## Problem
Once you find a line containing the word "clock" in the entries below, copy it.

## Source material
**src/rtl/boot_loader_ctrl_pkg.sv**
```systemverilog
// rtl/boot_loader_ctrl_pkg.sv - shared types and header layout for the boot loader
//
// Holds the loader FSM state type and the bit positions of the two word
// counts inside the stream header word. The CHK state exists only when
// LOADER_CHECKSUM_EN is defined.
package boot_loader_ctrl_pkg;

   // Header word layout: {I_CNT[31:16], D_CNT[15:0]}
   localparam int HDR_I_CNT_MSB = 31;
   localparam int HDR_I_CNT_LSB = 16;
   localparam int HDR_D_CNT_MSB = 15;
   localparam int HDR_D_CNT_LSB = 0;
   localparam int CNT_W         = HDR_I_CNT_MSB - HDR_I_CNT_LSB + 1;

   typedef enum logic [2:0] {
      ST_IDLE   = 3'd0,
      ST_HDR    = 3'd1,
      ST_LOAD_I = 3'd2,
      ST_LOAD_D = 3'd3,
      ST_DRAIN  = 3'd4,
      ST_RUN    = 3'd5,
      ST_ERROR  = 3'd6
`ifdef LOADER_CHECKSUM_EN
      , ST_CHK  = 3'd7
`endif
   } state_e;

endpackage

```
**src/rtl/loader_addr_gen.sv**
```systemverilog
// rtl/loader_addr_gen.sv - per-region word counter with byte address and last-word flag
//
// Ports:
//   clk      in   rising-edge clock
//   rst      in   synchronous active-high reset
//   clr_i    in   clear the word counter (start of a new load)
//   inc_i    in   advance to the next word (one word accepted)
//   total_i  in   number of words in this region
//   addr_o   out  byte address of the current word, {count, 2'b00}
//   last_o   out  current word is the final word of the region
module loader_addr_gen #(
   parameter int CW = 10,
   parameter int TW = 16
) (
   input  logic          clk,
   input  logic          rst,
   input  logic          clr_i,
   input  logic          inc_i,
   input  logic [TW-1:0] total_i,
   output logic [CW+1:0] addr_o,
   output logic          last_o
);

   logic [CW-1:0] cnt_q;
   logic [CW-1:0] cnt_d;

   always_comb begin
      cnt_d = cnt_q;
      if (clr_i) begin
         cnt_d = '0;
      end else if (inc_i) begin
         cnt_d = cnt_q + {{(CW-1){1'b0}}, 1'b1};
      end
   end

   always_ff @(posedge clk) begin
      if (rst) begin
         cnt_q <= '0;
      end else begin
         cnt_q <= cnt_d;
      end
   end

   assign addr_o = {cnt_q, 2'b00};
   // Compared in 32 bits so a full-depth region cannot alias through counter wrap.
   assign last_o = (32'(cnt_q) + 32'd1) == 32'(total_i);

endmodule

```
**src/rtl/boot_loader_ctrl.sv**
```systemverilog
// rtl/boot_loader_ctrl.sv - stream-fed boot sequencer filling instruction then data BRAM
//
// Optional feature macro: LOADER_CHECKSUM_EN (adds CHK state and XOR trailer check).
//
// Ports:
//   clk, rst                    clock, synchronous active-high reset
//   start                       1-cycle pulse in IDLE begins a load
//   s_dat/s_valid/s_ready       32-bit word stream, accepted on s_valid & s_ready
//   i_w_addr/dat/enb/byte_enb   instruction BRAM write port
//   d_w_addr/dat/enb/byte_enb   data BRAM write port
//   init_done                   hands data-BRAM write ownership to the CPU
//   pc_stall                    holds the PC until the load has completed
//   i_r_enb, rd_enbl            instruction BRAM / regfile read enables
//   busy                        load in progress (HDR..DRAIN)
//   error                       sticky load failure
module boot_loader_ctrl
   import boot_loader_ctrl_pkg::*;
#(
   parameter int ADDR_WIDTH    = 12,
   parameter int DATA_WIDTH    = 32,
   parameter int I_DEPTH_WORDS = 1024,
   parameter int D_DEPTH_WORDS = 1024
) (
   input  logic                  clk,
   input  logic                  rst,
   input  logic                  start,
   input  logic [DATA_WIDTH-1:0] s_dat,
   input  logic                  s_valid,
   output logic                  s_ready,
   output logic [ADDR_WIDTH-1:0] i_w_addr,
   output logic [DATA_WIDTH-1:0] i_w_dat,
   output logic                  i_w_enb,
   output logic [3:0]            i_w_byte_enb,
   output logic [ADDR_WIDTH-1:0] d_w_addr,
   output logic [DATA_WIDTH-1:0] d_w_dat,
   output logic                  d_w_enb,
   output logic [3:0]            d_w_byte_enb,
   output logic                  init_done,
   output logic                  pc_stall,
   output logic                  i_r_enb,
   output logic                  rd_enbl,
   output logic                  busy,
   output logic                  error
);

   localparam int CW = ADDR_WIDTH - 2;

`ifdef LOADER_CHECKSUM_EN
   localparam state_e ST_TAIL = ST_CHK;
`else
   localparam state_e ST_TAIL = ST_DRAIN;
`endif

   state_e state_q;
   state_e state_d;

   logic                  s_ready_q;
   logic                  busy_q;
   logic                  error_q;
   logic                  pc_stall_q;
   logic                  init_done_q;
   logic                  i_r_enb_q;
   logic                  rd_enbl_q;
   logic [CNT_W-1:0]      icnt_q;
   logic [CNT_W-1:0]      dcnt_q;
   logic [ADDR_WIDTH-1:0] i_w_addr_q;
   logic [DATA_WIDTH-1:0] i_w_dat_q;
   logic                  i_w_enb_q;
   logic [ADDR_WIDTH-1:0] d_w_addr_q;
   logic [DATA_WIDTH-1:0] d_w_dat_q;
   logic                  d_w_enb_q;
`ifdef LOADER_CHECKSUM_EN
   logic [DATA_WIDTH-1:0] chk_q;
`endif

   logic                  accept;
   logic                  hdr_acc;
   logic                  i_inc;
   logic                  d_inc;
   logic [CNT_W-1:0]      hdr_icnt;
   logic [CNT_W-1:0]      hdr_dcnt;
   logic [ADDR_WIDTH-1:0] i_addr;
   logic [ADDR_WIDTH-1:0] d_addr;
   logic                  i_last;
   logic                  d_last;

   assign accept   = s_valid & s_ready_q;
   assign hdr_acc  = accept & (state_q == ST_HDR);
   assign i_inc    = accept & (state_q == ST_LOAD_I);
   assign d_inc    = accept & (state_q == ST_LOAD_D);
   assign hdr_icnt = s_dat[HDR_I_CNT_MSB:HDR_I_CNT_LSB];
   assign hdr_dcnt = s_dat[HDR_D_CNT_MSB:HDR_D_CNT_LSB];

   loader_addr_gen #(.CW(CW), .TW(CNT_W)) u_i_addr (
      .clk     (clk),
      .rst     (rst),
      .clr_i   (hdr_acc),
      .inc_i   (i_inc),
      .total_i (icnt_q),
      .addr_o  (i_addr),
      .last_o  (i_last)
   );

   loader_addr_gen #(.CW(CW), .TW(CNT_W)) u_d_addr (
      .clk     (clk),
      .rst     (rst),
      .clr_i   (hdr_acc),
      .inc_i   (d_inc),
      .total_i (dcnt_q),
      .addr_o  (d_addr),
      .last_o  (d_last)
   );

   always_comb begin
      state_d = state_q;
      case (state_q)
         ST_IDLE: begin
            if (start) state_d = ST_HDR;
         end
         ST_HDR: begin
            if (accept) begin
               if ((32'(hdr_icnt) > I_DEPTH_WORDS) || (32'(hdr_dcnt) > D_DEPTH_WORDS)) begin
                  state_d = ST_ERROR;
               end else if (hdr_icnt != '0) begin
                  state_d = ST_LOAD_I;
               end else if (hdr_dcnt != '0) begin
                  state_d = ST_LOAD_D;
               end else begin
                  state_d = ST_TAIL;
               end
            end
         end
         ST_LOAD_I: begin
            if (accept && i_last) state_d = (dcnt_q != '0) ? ST_LOAD_D : ST_TAIL;
         end
         ST_LOAD_D: begin
            if (accept && d_last) state_d = ST_TAIL;
         end
`ifdef LOADER_CHECKSUM_EN
         ST_CHK: begin
            if (accept) state_d = (s_dat == chk_q) ? ST_DRAIN : ST_ERROR;
         end
`endif
         ST_DRAIN: state_d = ST_RUN;
         default:  state_d = state_q;
      endcase
   end

   always_ff @(posedge clk) begin
      if (rst) begin
         state_q     <= ST_IDLE;
         s_ready_q   <= 1'b0;
         busy_q      <= 1'b0;
         error_q     <= 1'b0;
         pc_stall_q  <= 1'b1;
         init_done_q <= 1'b0;
         i_r_enb_q   <= 1'b0;
         rd_enbl_q   <= 1'b0;
         icnt_q      <= '0;
         dcnt_q      <= '0;
         i_w_addr_q  <= '0;
         i_w_dat_q   <= '0;
         i_w_enb_q   <= 1'b0;
         d_w_addr_q  <= '0;
         d_w_dat_q   <= '0;
         d_w_enb_q   <= 1'b0;
`ifdef LOADER_CHECKSUM_EN
         chk_q       <= '0;
`endif
      end else begin
         state_q <= state_d;
         // Handshake/status follow the next state so s_ready is valid in the state's first cycle.
         busy_q    <= !(state_d inside {ST_IDLE, ST_RUN, ST_ERROR});
         s_ready_q <= !(state_d inside {ST_IDLE, ST_RUN, ST_ERROR, ST_DRAIN});
         error_q   <= (state_d == ST_ERROR);
         // Ownership hand-over lags RUN entry by one cycle, so the last write
         // has fully retired before the CPU takes the data BRAM.
         pc_stall_q  <= (state_q != ST_RUN);
         init_done_q <= (state_q == ST_RUN);
         i_r_enb_q   <= (state_q == ST_RUN);
         rd_enbl_q   <= (state_q == ST_RUN);
         if (hdr_acc) begin
            icnt_q <= hdr_icnt;
            dcnt_q <= hdr_dcnt;
         end
         i_w_enb_q <= i_inc;
         if (i_inc) begin
            i_w_addr_q <= i_addr;
            i_w_dat_q  <= s_dat;
         end
         d_w_enb_q <= d_inc;
         if (d_inc) begin
            d_w_addr_q <= d_addr;
            d_w_dat_q  <= s_dat;
         end
`ifdef LOADER_CHECKSUM_EN
         if (hdr_acc) begin
            chk_q <= s_dat;
         end else if (i_inc || d_inc) begin
            chk_q <= chk_q ^ s_dat;
         end
`endif
      end
   end

   assign s_ready      = s_ready_q;
   assign busy         = busy_q;
   assign error        = error_q;
   assign pc_stall     = pc_stall_q;
   assign init_done    = init_done_q;
   assign i_r_enb      = i_r_enb_q;
   assign rd_enbl      = rd_enbl_q;
   assign i_w_addr     = i_w_addr_q;
   assign i_w_dat      = i_w_dat_q;
   assign i_w_enb      = i_w_enb_q;
   assign i_w_byte_enb = {4{i_w_enb_q}};
   assign d_w_addr     = d_w_addr_q;
   assign d_w_dat      = d_w_dat_q;
   assign d_w_enb      = d_w_enb_q;
   assign d_w_byte_enb = {4{d_w_enb_q}};

endmodule
```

## Exercise response
//   clk      in   rising-edge clock
//   clk, rst                    clock, synchronous active-high reset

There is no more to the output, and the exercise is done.